WHAT YOU ARE ASKED TO DO: Each line of the records that includes "Slowest" should be found and copied.

(Data extracted from a collection)

★ ★ ★ ★ ★ ★ ★

`config.mk`:
```
export PLATFORM = sky130hd
export DESIGN_NAME = hpdmc_rdcapture_flat
export DESIGN_NICKNAME = d
export VERILOG_FILES = /design/src/rtl/hpdmc_pkg.sv /design/src/rtl/hpdmc_rdcapture_if.sv /design/src/rtl/hpdmc_rdfifo.sv /design/src/rtl/hpdmc_rdcapture.sv /design/src/flat_wrapper.sv
export SDC_FILE = /design/constraint.sdc
export NUM_CORES = 1
export LEC_CHECK = 0
export BUFFER_PORTS_ARGS = -buffer_cell sky130_fd_sc_hd__buf_2
export CAP_MARGIN = 15
export CORE_AREA = 2 2 270 272
export CTS_CLUSTER_DIAMETER = 150
export DETAILED_ROUTE_END_ITERATION = 16
export DIE_AREA = 0 0 272 274
export SETUP_SLACK_MARGIN = 0.3
export SLEW_MARGIN = 40
export SYNTH_ARGS = -nofsm -noshare
export SYNTH_HDL_FRONTEND = slang
export SYNTH_SLANG_ARGS = --single-unit
```
`constraint.sdc`:
```
create_clock -name sys_clk -period 5.35 [get_ports sys_clk]
set_input_delay 0.8025 -clock sys_clk [delete_from_list [all_inputs] [get_ports sys_clk]]
set_output_delay 0.8025 -clock sys_clk [all_outputs]
set_load 0.02 [all_outputs]
```
`src/rtl/hpdmc_pkg.sv`:
```
// Shared constants and FSM encoding for the HPDMC read-capture path.
package hpdmc_pkg;

  localparam int unsigned CAP_W    = 32;
  localparam int unsigned DL_DEPTH = 8;

  typedef enum logic {
    ST_IDLE = 1'b0,
    ST_OPEN = 1'b1
  } win_state_t;

endpackage

```
`src/rtl/hpdmc_rdcapture_if.sv`:
```
// Read-data stream from the capture FIFO to the bus interface.
interface hpdmc_rdcapture_if;
  import hpdmc_pkg::*;

  logic [CAP_W-1:0] rd_data;
  logic             rd_valid;
  logic             rd_last;
  logic             rd_ready;

  modport master (output rd_data, output rd_valid, output rd_last, input rd_ready);
  modport slave  (input rd_data, input rd_valid, input rd_last, output rd_ready);

endinterface

```
`src/rtl/hpdmc_rdfifo.sv`:
```
// Synchronous first-word-fall-through FIFO; head entry is always on rd_data.
module hpdmc_rdfifo #(
  parameter int unsigned WIDTH = 33,
  parameter int unsigned DEPTH = 16
) (
  input  logic             clk,
  input  logic             rst_n,
  input  logic             wr_en,
  input  logic [WIDTH-1:0] wr_data,
  input  logic             rd_en,
  output logic [WIDTH-1:0] rd_data,
  output logic             full,
  output logic             empty
);

  localparam int unsigned AW = $clog2(DEPTH);

  logic [WIDTH-1:0] mem [DEPTH];
  logic [AW:0]      wptr;
  logic [AW:0]      rptr;
  logic             do_wr;
  logic             do_rd;

  assign empty = (wptr == rptr);
  assign full  = (wptr[AW] != rptr[AW]) && (wptr[AW-1:0] == rptr[AW-1:0]);

  // A pop in the same cycle frees the slot, so a write at full still lands.
  assign do_wr = wr_en && (!full || rd_en);
  assign do_rd = rd_en && !empty;

  assign rd_data = empty ? '0 : mem[rptr[AW-1:0]];

  always_ff @(posedge clk) begin
    if (do_wr) begin
      mem[wptr[AW-1:0]] <= wr_data;
    end
  end

  always_ff @(posedge clk) begin
    if (!rst_n) begin
      wptr <= '0;
      rptr <= '0;
    end else begin
      if (do_wr) wptr <= wptr + 1'b1;
      if (do_rd) rptr <= rptr + 1'b1;
    end
  end

endmodule

```
`src/rtl/hpdmc_rdcapture.sv`:
```
// Read-capture sequencer: CAS-delayed capture window, IDDR word packing and
// FIFO buffering towards the bus-side valid/ready stream.
module hpdmc_rdcapture
  import hpdmc_pkg::*;
#(
  parameter int unsigned BURST_LEN  = 4,
  parameter int unsigned FIFO_DEPTH = 16
) (
  input  logic                sys_clk,
  input  logic                sys_rst_n,
  input  logic                rd_issue,
  input  logic [2:0]          cas_lat,
  output logic                iddr_ce,
  input  logic [15:0]         iddr_q0,
  input  logic [15:0]         iddr_q1,
  hpdmc_rdcapture_if.master   rd_bus,
  output logic                busy,
  output logic                overflow,
  output logic                collision
);

  localparam int unsigned      CNT_W    = (BURST_LEN > 1) ? $clog2(BURST_LEN) : 1;
  localparam logic [CNT_W-1:0] CNT_LAST = CNT_W'(BURST_LEN - 1);

  win_state_t        state, state_nxt;
  logic [CNT_W-1:0]  cnt, cnt_nxt;
  logic              coll_set;

  logic [2:0]          cas_eff;
  logic [DL_DEPTH-2:0] dl;
  logic [DL_DEPTH-1:0] tap;
  logic [DL_DEPTH-2:0] pend_mask;
  logic                start;

  logic              cap_vld;
  logic              cap_last;
  logic [CAP_W:0]    fifo_dout;
  logic              fifo_full;
  logic              fifo_empty;
  logic              pop;
  logic              drop;

  assign cas_eff = (cas_lat == 3'd0) ? 3'd1 : cas_lat;

  // tap[k] is high k cycles after the issue; the start is taken one cycle
  // early so the registered window opens exactly cas_eff cycles after issue.
  assign tap   = {dl, rd_issue};
  assign start = tap[cas_eff - 3'd1];

  always_comb begin
    pend_mask = '0;
    for (int unsigned j = 0; j < DL_DEPTH - 1; j++) begin
      pend_mask[j] = ((j + 1) < 32'(cas_eff));
    end
  end

  always_ff @(posedge sys_clk) begin
    if (!sys_rst_n) begin
      dl <= '0;
    end else begin
      dl <= tap[DL_DEPTH-2:0];
    end
  end

  always_ff @(posedge sys_clk) begin
    if (!sys_rst_n) begin
      state <= ST_IDLE;
      cnt   <= '0;
    end else begin
      state <= state_nxt;
      cnt   <= cnt_nxt;
    end
  end

  always_comb begin
    state_nxt = state;
    cnt_nxt   = cnt;
    coll_set  = 1'b0;
    unique case (state)
      ST_IDLE: begin
        if (start) begin
          state_nxt = ST_OPEN;
          cnt_nxt   = '0;
        end
      end
      ST_OPEN: begin
        if (cnt == CNT_LAST) begin
          if (start) begin
            cnt_nxt = '0;
          end else begin
            state_nxt = ST_IDLE;
          end
        end else begin
          cnt_nxt  = cnt + 1'b1;
          coll_set = start;
        end
      end
      default: state_nxt = ST_IDLE;
    endcase
  end

  assign iddr_ce = (state == ST_OPEN);

  assign pop  = rd_bus.rd_valid && rd_bus.rd_ready;
  assign drop = cap_vld && fifo_full && !pop;

  always_ff @(posedge sys_clk) begin
    if (!sys_rst_n) begin
      cap_vld   <= 1'b0;
      cap_last  <= 1'b0;
      overflow  <= 1'b0;
      collision <= 1'b0;
    end else begin
      cap_vld  <= (state == ST_OPEN);
      cap_last <= (state == ST_OPEN) && (cnt == CNT_LAST);
      if (coll_set) collision <= 1'b1;
      if (drop)     overflow  <= 1'b1;
    end
  end

  hpdmc_rdfifo #(
    .WIDTH (CAP_W + 1),
    .DEPTH (FIFO_DEPTH)
  ) u_fifo (
    .clk     (sys_clk),
    .rst_n   (sys_rst_n),
    .wr_en   (cap_vld),
    .wr_data ({cap_last, iddr_q1, iddr_q0}),
    .rd_en   (pop),
    .rd_data (fifo_dout),
    .full    (fifo_full),
    .empty   (fifo_empty)
  );

  assign rd_bus.rd_valid = !fifo_empty;
  assign rd_bus.rd_last  = fifo_dout[CAP_W];
  assign rd_bus.rd_data  = fifo_dout[CAP_W-1:0];

  assign busy = (|(dl & pend_mask)) || (state == ST_OPEN) || cap_vld || !fifo_empty;

endmodule

```
`src/flat_wrapper.sv`:
```
// flat-port wrapper written by rule: the top's interface ports become plain ports
module hpdmc_rdcapture_flat import hpdmc_pkg::*;
#(
  parameter int unsigned BURST_LEN  = 4,
  parameter int unsigned FIFO_DEPTH = 16
)
  (sys_clk, sys_rst_n, rd_issue, cas_lat, iddr_ce, iddr_q0, iddr_q1, busy, overflow, collision, rd_bus_rd_data, rd_bus_rd_valid, rd_bus_rd_last, rd_bus_rd_ready);
  hpdmc_rdcapture_if rd_bus_i ();
  input  logic sys_clk;
  input  logic sys_rst_n;
  input  logic rd_issue;
  input  logic [2:0] cas_lat;
  output logic iddr_ce;
  input  logic [15:0] iddr_q0;
  input  logic [15:0] iddr_q1;
  output logic busy;
  output logic overflow;
  output logic collision;
  output wire logic [$bits(rd_bus_i.rd_data)-1:0] rd_bus_rd_data;
  output wire logic [$bits(rd_bus_i.rd_valid)-1:0] rd_bus_rd_valid;
  output wire logic [$bits(rd_bus_i.rd_last)-1:0] rd_bus_rd_last;
  input wire logic [$bits(rd_bus_i.rd_ready)-1:0] rd_bus_rd_ready;
  assign rd_bus_rd_data = rd_bus_i.rd_data;
  assign rd_bus_rd_valid = rd_bus_i.rd_valid;
  assign rd_bus_rd_last = rd_bus_i.rd_last;
  assign rd_bus_i.rd_ready = rd_bus_rd_ready;
  hpdmc_rdcapture #(.BURST_LEN(BURST_LEN), .FIFO_DEPTH(FIFO_DEPTH)) u_core (.sys_clk(sys_clk), .sys_rst_n(sys_rst_n), .rd_issue(rd_issue), .cas_lat(cas_lat), .iddr_ce(iddr_ce), .iddr_q0(iddr_q0), .iddr_q1(iddr_q1), .rd_bus(rd_bus_i), .busy(busy), .overflow(overflow), .collision(collision));
endmodule
```
-- Word-level counts from Yosys, hierarchy flattened
Memory sizes are Yosys's and may differ from the RTL's. A register that Yosys moved wholly into a read port is not among the register bits.
Cells that the tools add are included.
- output and inout port bits: 38
- flip-flop bits (word level): 24
- memories: 1
- bits of input ports: 39
- logic and storage cells: 59
- bits in writable memories: 528
- mux-type cells: 16
- reductions and logical operators: 16
- $add $sub $neg: 4
- equal/unequal tests: 4
- bitwise logic cells: 2
- magnitude comparators: 7
- memories (name ; depth ; bits a word ; read ports ; clocked after Yosys merged registers in ; write ports ; line ; source):
    u_core.u_fifo.mem ; 16 ; 33 ; 1 ; 1 ; 1 ; hpdmc_rdfifo.sv:18 ; logic [WIDTH-1:0] mem [DEPTH];
- operators with widths (operator ; number):
    two-way mux 33 bit ; 1
    adder 5 x 1 -> 5 bit (second input constant) ; 2
    < comparator 3 bit (first input constant) ; 3
    two-way mux 4 bit ; 2
    AND 7 x 6 -> 7 bit ; 1
    logical AND 1 bit ; 7
    two-way mux 1 bit ; 7
    OR reduction 7 bit ; 1
    < comparator 2 x 3 -> 1 bit (first input constant) ; 2
    == test 5 bit ; 1
    == test 4 bit ; 1
    logical OR 1 bit ; 4
    < comparator 3 x 4 -> 1 bit (second input constant) ; 1
    two-way mux 2 bit ; 2
    case mux 2 bit (2 select lines) ; 1
    binary-select mux 1 bit (select 3 bit) ; 1
    zero test 1 bit ; 3
    zero test 3 bit ; 1
    < comparator 1 x 3 -> 1 bit (first input constant) ; 1
    two-way mux 3 bit ; 1
    subtractor 3 x 1 -> 3 bit (second input constant) ; 1
    adder 2 x 1 -> 2 bit (second input constant) ; 1
    == test 2 bit (second input constant) ; 1
    case mux 1 bit (2 select lines) ; 1
    other kinds (2) ; 2

-- Logic depth before layout (Yosys ltp)
Gate-level depths: netlist (run 1).
- word-level depth: 8
- mapped depth: 7
- mapped depth without buffers: 7

-- By module
A second synthesis (run 1) with hierarchy kept.
- cells, all modules: 969
- area total of the unflattened synthesis: 21156.5 sq um
- by module, submodules not included (module ; times used ; seq. area each (sq um) ; cells an instance ; area an instance (sq um)):
    hpdmc_rdfifo ; 1 ; 16135.5 ; 908 ; 20543.5
    hpdmc_rdcapture ; 1 ; 280.3 ; 61 ; 613.1

-- Least setup slack after synthesis (run 1)
No wires, ideal clock.
- path type: input to register
- start: input rd_bus_rd_ready
- end: memory u_core.u_fifo.mem[15][0], enable pin
- path buffers: 0
- data required time: 4.912 ns
- arrival time: 2.607 ns
- cell stages on the path: 2
- path slack: 2.305 ns
- library setup time: 0.438 ns
- cell sequence: nor2_2 a21oi_1
- longest elaborated chain between the ends: 5
- RTL lines (element ; line ; source):
    start, declared ; flat_wrapper.sv:22 ; input wire logic [$bits(rd_bus_i.rd_ready)-1:0] rd_bus_rd_ready;
    logical AND 1 bit ; hpdmc_rdcapture.sv:104 ; assign pop = rd_bus.rd_valid && rd_bus.rd_ready;
    logical OR 1 bit ; hpdmc_rdfifo.sv:28 ; assign do_wr = wr_en && (!full || rd_en);
    logical AND 1 bit ; hpdmc_rdfifo.sv:28 ;
    two-way mux 1 bit ; hpdmc_rdfifo.sv:34 ; if (do_wr) begin
    two-way mux 1 bit (not written as such) ; hpdmc_rdfifo.sv:35 ; mem[wptr[AW-1:0]] <= wr_data;
    end, declared ; hpdmc_rdfifo.sv:18 ;
No other way between the ends.

==> results of run 1 <==
## metrics by stage
step	std cells	cell area, um^2
global placement	1978	22900
CTS	2075	24500
global route	2075	24500
finish	2075	24500
detailed placement	1979	22900
floorplan	972	21400
## layout make-up
cell class	instances	area [um^2]	area share, %
flip-flops and latches	556	16400	66.9
multi-input cells	352	4600	18.7
clock inverters	38	317	1.29
well taps	959	1200	4.89
repair buffers	104	623	2.54
clock buffers	58	1350	5.52
inverters	8	30.0	0.122
## layout by cell type, fill, tap and decap left out, types with 8 or more instances in the layout
cell type    n
nor3_2      28
buf_4       25
and2_1       9
clkinv_2    10
mux4_2     133
inv_1        8
ha_1         8
buf_2       76
and3_2      15
edfxtp_1   528
o22ai_1     66
nand2_1     15
clkinv_1    16
clkbuf_16   52
mux2i_1     13
dfxtp_1     25
## critical path: cells and delay by family, from the launching register on
kind / cells / cell delay (ns)
buffers and inverters: 2 / 0.92
AND/OR/NAND/NOR: 1 / 0.46
flip-flops: 1 / 0.66
multiplexers: 1 / 0.34
AO/OA/AOI/OAI: 1 / 0.08
## cell families (layout without fill, tap and decap cells)
| logic type | after synthesis | after routing | share of synthesized area [%] |
|---|---|---|---|
| flops | 556 | 556 | 76.9 |
| mux | 146 | 146 | 14.6 |
| simple gates | 105 | 105 | 3.32 |
| buf+inv | 64 | 208 | 1.78 |
| fa+ha+maj | 8 | 8 | 0.469 |
| xor+xnor | 6 | 6 | 0.281 |
| compound gates | 87 | 87 | 2.64 |
## layer usage
metal  part of all wire, %  wire length, um  vias to the layer above
met5                 0.017                8                        -
met4                   2.1              996                        2
met3                   5.5             2620                       77
met2                    51            24300                      265
met1                    42            20100                     5265
li1                      -                -                     4313
## how the worst max path moves through the flow
stage | startpoint | cells past startpoint | end | slack, ns
final | flip-flop | 5 | rd_bus_rd_last | 1.44
after global placement | flip-flop | 5 | rd_bus_rd_last | 1.93
after global routing | flip-flop | 5 | rd_bus_rd_last | 1.21
after CTS | flip-flop | 5 | rd_bus_rd_last | 1.19
after detailed placement | flip-flop | 5 | rd_bus_rd_last | 1.84
after floorplan | rd_bus_rd_ready | 2 | u_core.u_fifo.mem[15][0]$_DFFE_PP_ | 2.31
## registers in the layout, indices dropped and copies added (netlist names), named ones only
register / flops
u_core.u_fifo.rptr: 5
u_core.dl: 7
u_core.overflow: 1
u_core.collision: 1
u_core.iddr_ce: 1
u_core.u_fifo.mem: 528
u_core.cnt: 2
u_core.cap_vld: 1
u_core.cap_last: 1
u_core.u_fifo.wptr: 5
## report_power, final
part,switching [mW],internal [mW],leakage (nW)
combinational,0.288,0.218,1.75
sequential,0.0269,4.77,4.96
clock,1.60,2.02,0.821
==> impl_results.md, run 1 <==
* I/O pins at 77
* Max Cap Viol at 0
* CTS sink cnt at 556
* Status: complete, no violations
* Count leader, synth: edfxtp_1
* Yosys reg bits at 556
* Pwr dens at 364 nW/um^2
* Core region area at 72000 um^2
* Worst Hold End: u_core.dl[0]$_SDFF_PN0_
* Fin Setup TNS at 0 ns
* Reg2reg setup slack at 2.33 ns
* Reg2reg start: u_core.u_fifo.wptr[2]$_SDFFE_PN0P_
* DR WL/cell at 23.1 um
* Peak VDD IR at 0.233 mV
* Setup repair bufs after CTS at 0
* Leak Pwr at 7.53 nW
* Synth area leaders: edfxtp_1, mux4_2, dfxtp_1
* Worst path cell trace: buf_4 > mux4_2 > o22ai_1 > nor3_1 > buf_2
* DP Worst Slack at 1.84 ns
* Critical R2R Capture: u_core.u_fifo.mem[4][26]$_DFFE_PP_
* Worst Path Arrival at 3.11 ns
* Actual slew at the worst max-slew pin at 0.858 ns
* Worst skew pair latency at 0.60 ns
* Overall Power at 8.93 mW
* WP data required at 4.55 ns
* Hold Path Class: in -> reg
* CP Capture Type: primary output
* TritonCTS Buffers at 52
* All-Layer GR Usage at 12.8%
* Max Slew Vio Count at 0
* Distinct cells, synth at 43
* Port Buf Inserts at 76
* Largest area contributor in the netlist: edfxtp_1
* Crit-path max cell delay at 0.66 ns
* Fmax at 0.256 GHz
* Met3 GRT Util at 2.85%
* Synth Net Count at 1019
* Starting Density at 29.7%
* Post-cts hold buffer count at 0
* First-pass GRT wire length at 70.2 mm
* Routed Wire Length at 48.0 mm
* Die X at 272 um
* Grt met1 use at 16.7%
* Vias in the first global route at 10400
* Nets at 1121
* Post-synth EDFFs at 528
* Predominant post-synthesis flop cell: edfxtp_1
* Layout Utilization at 34.1%
* Total die area at 74500 um^2
* Slowest CP cell: dfxtp_4
* Synthesis-to-finish area growth at 15.0%
* Clock root cell: clkbuf_16
* Die Ht at 274 um
* Fin. Hold Viols at 0
* Crit share post-route at 73.0%
* CTS clk-pin slew, worst paths at 0.06 ns
* Skew final at 0.0169 ns
* CTS tree: yes
* Placer Congestion at 0.707
* FF-to-FF path depth at 6
* Netlist Area Pre-Place at 21400 um^2
* H-Tree Depth at 2
* Synth async-reset ratio at 0%
* Layout cells sized above 1 at 33.3%
* Drt pass-1 iters at 5
* Hold Startpoint: rd_issue
* Final ANT Viol Nets at 0
* Most instantiated cells after synthesis: edfxtp_1, mux4_2, o22ai_1, dfxtp_1, nor3_2
* Post-DP HPWL at 26.5 mm
* Yosys warns at 0
* DRC violations left at 0
* # diodes at 0
* CTS Buffer Depth at 3
* Slew Limit Headroom at 42.8%
* Met2 Use GR at 21.8%
* RSZ-0062 raised after global routing: no
* Min-Delay Path Depth at 2
* Synthesized instance count at 972
* Fill count at 6676
* Final setup fails at 0
* Initial antenna violation count at 4
* Vias at 9922
* Crit Path Max Fanout at 40
* Largest net degree at the start of global routing at 55
* Vias per std cell at 4.78
* Minimum clock period at 3.91 ns
* Resize count post-CTS at 0
* Sequential area share after synthesis at 76.9%
* Iter 0 DRT Violations at 964
* Crit path kind: reg -> out
* Final worst setup slack at 1.44 ns
* Site row count at 99
* Hold slack at 0.421 ns
* Yosys top cell area share at 74.3%
* Startpoint types: flip-flop
* Syn avg cell area at 22.0 um^2
* Grt total ovfl at 0
* GRT busiest layer: met2
Power figures use the tool's default switching activity.
==> run 2, diff against run 1 <==
==> constraint.sdc (replaced) <==
create_clock -name sys_clk -period 3.4 [get_ports sys_clk]
set_input_delay 0.51 -clock sys_clk [delete_from_list [all_inputs] [get_ports sys_clk]]
set_output_delay 0.51 -clock sys_clk [all_outputs]
set_load 0.02 [all_outputs]
==> run 2 against run 1 <==
Critical path depth grew 1. Die area is the same. Largest cell class unchanged. Sequential share of layout area shrank 1.5 points. Clock skew grew 0.0055 ns. Sequential power grew 57%. Clock-buffer cell count grew 2.
==> impl_results.md, run 2 (synthesis results as in run 1) <==
* Initial antenna violation count at 1 (-3)
* WP buf/inv at 3 (+1)
* All-Layer GR Usage at 12.7% (-0.11 points)
* Synthesis-to-finish area growth at 17.6%
* Port Buf Inserts at 76 (unchanged)
* WP data required at 2.89 ns (-1.66 ns)
* Fin. Hold Viols at 0 (unchanged)
* Most frequent cells in the layout: edfxtp_1, mux4_2, buf_2
* CP Capture Type: primary output
* Leak Pwr at 7.77 nW (+3.1%)
* Pwr dens at 582 nW/um^2 (+60%)
* Psw at 3.12 mW (+63%)
* Grt total ovfl at 0 (unchanged)
* Worst Path Arrival at 2.49 ns (-0.62 ns)
* Crit Path Max Fanout at 10 (-75%)
* Slowest CP cell: mux4_2
* Placer Congestion at 0.687 (-2.9%)
* Fmax at 0.333 GHz
* CTS Buffer Depth at 3 (unchanged)
* Iter 0 DRT Violations at 881 (-8.6%)
* Worst skew pair latency at 0.62 ns (+0.02 ns)
* Layout cells sized above 1 at 35.5% (+2.2 points)
* Largest net degree at the start of global routing at 63 (+15%)
* Drt pass-1 iters at 5 (unchanged)
* Post-DP HPWL at 27.1 mm (+2.2%)
* Int Pwr at 11.5 mW (+64%)
* Final worst setup slack at 0.401 ns (-1.04 ns)
* Crit share post-route at 88.2%
* Final setup fails at 0 (unchanged)
* Crit path kind: reg -> out
* Die X at 272 um (unchanged)
* CTS tree: yes
* DRC violations left at 0 (unchanged)
* Slew Limit Headroom at 58.2% (+15 points)
* Max Cap Viol at 0 (unchanged)
* # diodes at 0 (unchanged)
* Starting Density at 29.7% (unchanged)
* First-pass GRT wire length at 70.5 mm (+0.32%)
* Max FFs per register at 528 (unchanged)
* H-Tree Depth at 2 (unchanged)
* DP Worst Slack at 0.693 ns (-1.14 ns)
* Sw Share at 21.3% (-0.14 points)
* DR WL/cell at 22.6 um (-2.5%)
* Nets at 1139 (+1.6%)
* I/O pins at 77 (unchanged)
* Gate power share at 6.1% (+0.4 points)
* Routed Wire Length at 47.2 mm (-1.7%)
* Worst path cell trace: buf_12 > buf_8 > mux4_2 > o22ai_1 > nor3_2 > buf_2
* Post-cts hold buffer count at 0 (unchanged)
* Status: complete, no violations
* Vias per std cell at 4.82 (+0.70%)
* Total die area at 74500 um^2 (unchanged)
* Site row count at 99 (unchanged)
* Actual slew at the worst max-slew pin at 0.627 ns (-0.231 ns)
* Skew final at 0.0224 ns (+0.00549 ns)
* CTS clk-pin slew, worst paths at 0.07 ns (about the same)
* Vias at 10100 (+1.6%)
* Crit-path max cell delay at 0.52 ns (-0.14 ns)
* Sequential fraction of design power at 51.5% (-2.2 points)
* Vias in the first global route at 10700 (+2.9%)
* Overall Power at 14.6 mW (+64%)
* Most common cell after layout, fill and taps aside: edfxtp_1
* Startpoint types: flip-flop
* CTS sink cnt at 556 (unchanged)
* Core region area at 72000 um^2 (unchanged)
* Die Ht at 274 um (unchanged)
* CP top delay family: multiplexers
* Minimum clock period at 3.00 ns
* Clock root cell: clkbuf_16
* Peak VDD IR at 0.317 mV (+36%)
* Fin Setup TNS at 0 ns (unchanged)
* Final ANT Viol Nets at 0 (unchanged)
* RSZ-0062 raised after global routing: yes
* Clock network power share at 42.4% (+1.8 points)
* Hold Path Class: in -> reg
* Max Slew Vio Count at 0 (unchanged)
* TritonCTS Buffers at 55 (+5.8%)
==> run 2: cell types whose count changed in the layout (fill, tap and decap cells not counted), sizes merged <==
| cell | before | now |
|---|---|---|
| clkinvlp | 2 | 6 |
| clkinv | 28 | 22 |
| buf | 104 | 119 |
| bufinv | 4 | 8 |
| clkbuf | 58 | 60 |
| inv | 12 | 11 |
==> run 2: per-stage QoR <==
step / utilization [%] / std cells / area (um^2) / hold WS, ns
after global placement: 32.1 / 1987 / 23100 / 0.462
after detailed placement: 32.2 / 1988 / 23100 / 0.458
after floorplan: - / 972 / 21400 / 0.446
after CTS: 34.8 / 2091 / 25100 / 0.0892
after global routing: 34.9 / 2093 / 25100 / 0.124
final: 34.9 / 2093 / 25100 / 0.120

★ ★ ★ ★ ★ ★ ★

YOUR SOLUTION:
* Slowest CP cell: dfxtp_4
* Slowest CP cell: mux4_2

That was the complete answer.